▶ INPUT FOR THIS TASK:
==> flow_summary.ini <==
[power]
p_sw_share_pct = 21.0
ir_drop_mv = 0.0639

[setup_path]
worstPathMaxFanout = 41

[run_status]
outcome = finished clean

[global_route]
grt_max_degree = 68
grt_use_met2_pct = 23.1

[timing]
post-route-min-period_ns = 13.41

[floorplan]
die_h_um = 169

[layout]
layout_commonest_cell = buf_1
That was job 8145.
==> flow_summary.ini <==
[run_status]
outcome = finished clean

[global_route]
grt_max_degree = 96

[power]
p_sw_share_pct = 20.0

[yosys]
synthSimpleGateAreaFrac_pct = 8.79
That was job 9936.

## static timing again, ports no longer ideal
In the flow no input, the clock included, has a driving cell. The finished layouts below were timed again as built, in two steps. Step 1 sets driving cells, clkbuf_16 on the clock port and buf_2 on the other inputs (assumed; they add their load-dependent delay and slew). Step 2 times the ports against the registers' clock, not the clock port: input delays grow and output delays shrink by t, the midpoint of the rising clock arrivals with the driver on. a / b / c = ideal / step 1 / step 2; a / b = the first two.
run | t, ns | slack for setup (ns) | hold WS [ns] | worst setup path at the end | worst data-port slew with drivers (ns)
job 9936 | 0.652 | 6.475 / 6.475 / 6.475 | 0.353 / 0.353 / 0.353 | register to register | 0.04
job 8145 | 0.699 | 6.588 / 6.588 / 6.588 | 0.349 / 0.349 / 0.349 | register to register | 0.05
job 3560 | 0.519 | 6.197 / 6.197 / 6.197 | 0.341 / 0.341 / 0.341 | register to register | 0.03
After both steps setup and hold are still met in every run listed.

▶ TASK TO COMPLETE: Return each entry without altering a single word.

▶ WRITTEN SOLUTION:
==> flow_summary.ini <==
[power]
p_sw_share_pct = 21.0
ir_drop_mv = 0.0639

[setup_path]
worstPathMaxFanout = 41

[run_status]
outcome = finished clean

[global_route]
grt_max_degree = 68
grt_use_met2_pct = 23.1

[timing]
post-route-min-period_ns = 13.41

[floorplan]
die_h_um = 169

[layout]
layout_commonest_cell = buf_1
That was job 8145.
==> flow_summary.ini <==
[run_status]
outcome = finished clean

[global_route]
grt_max_degree = 96

[power]
p_sw_share_pct = 20.0

[yosys]
synthSimpleGateAreaFrac_pct = 8.79
That was job 9936.

## static timing again, ports no longer ideal
In the flow no input, the clock included, has a driving cell. The finished layouts below were timed again as built, in two steps. Step 1 sets driving cells, clkbuf_16 on the clock port and buf_2 on the other inputs (assumed; they add their load-dependent delay and slew). Step 2 times the ports against the registers' clock, not the clock port: input delays grow and output delays shrink by t, the midpoint of the rising clock arrivals with the driver on. a / b / c = ideal / step 1 / step 2; a / b = the first two.
run | t, ns | slack for setup (ns) | hold WS [ns] | worst setup path at the end | worst data-port slew with drivers (ns)
job 9936 | 0.652 | 6.475 / 6.475 / 6.475 | 0.353 / 0.353 / 0.353 | register to register | 0.04
job 8145 | 0.699 | 6.588 / 6.588 / 6.588 | 0.349 / 0.349 / 0.349 | register to register | 0.05
job 3560 | 0.519 | 6.197 / 6.197 / 6.197 | 0.341 / 0.341 / 0.341 | register to register | 0.03
After both steps setup and hold are still met in every run listed.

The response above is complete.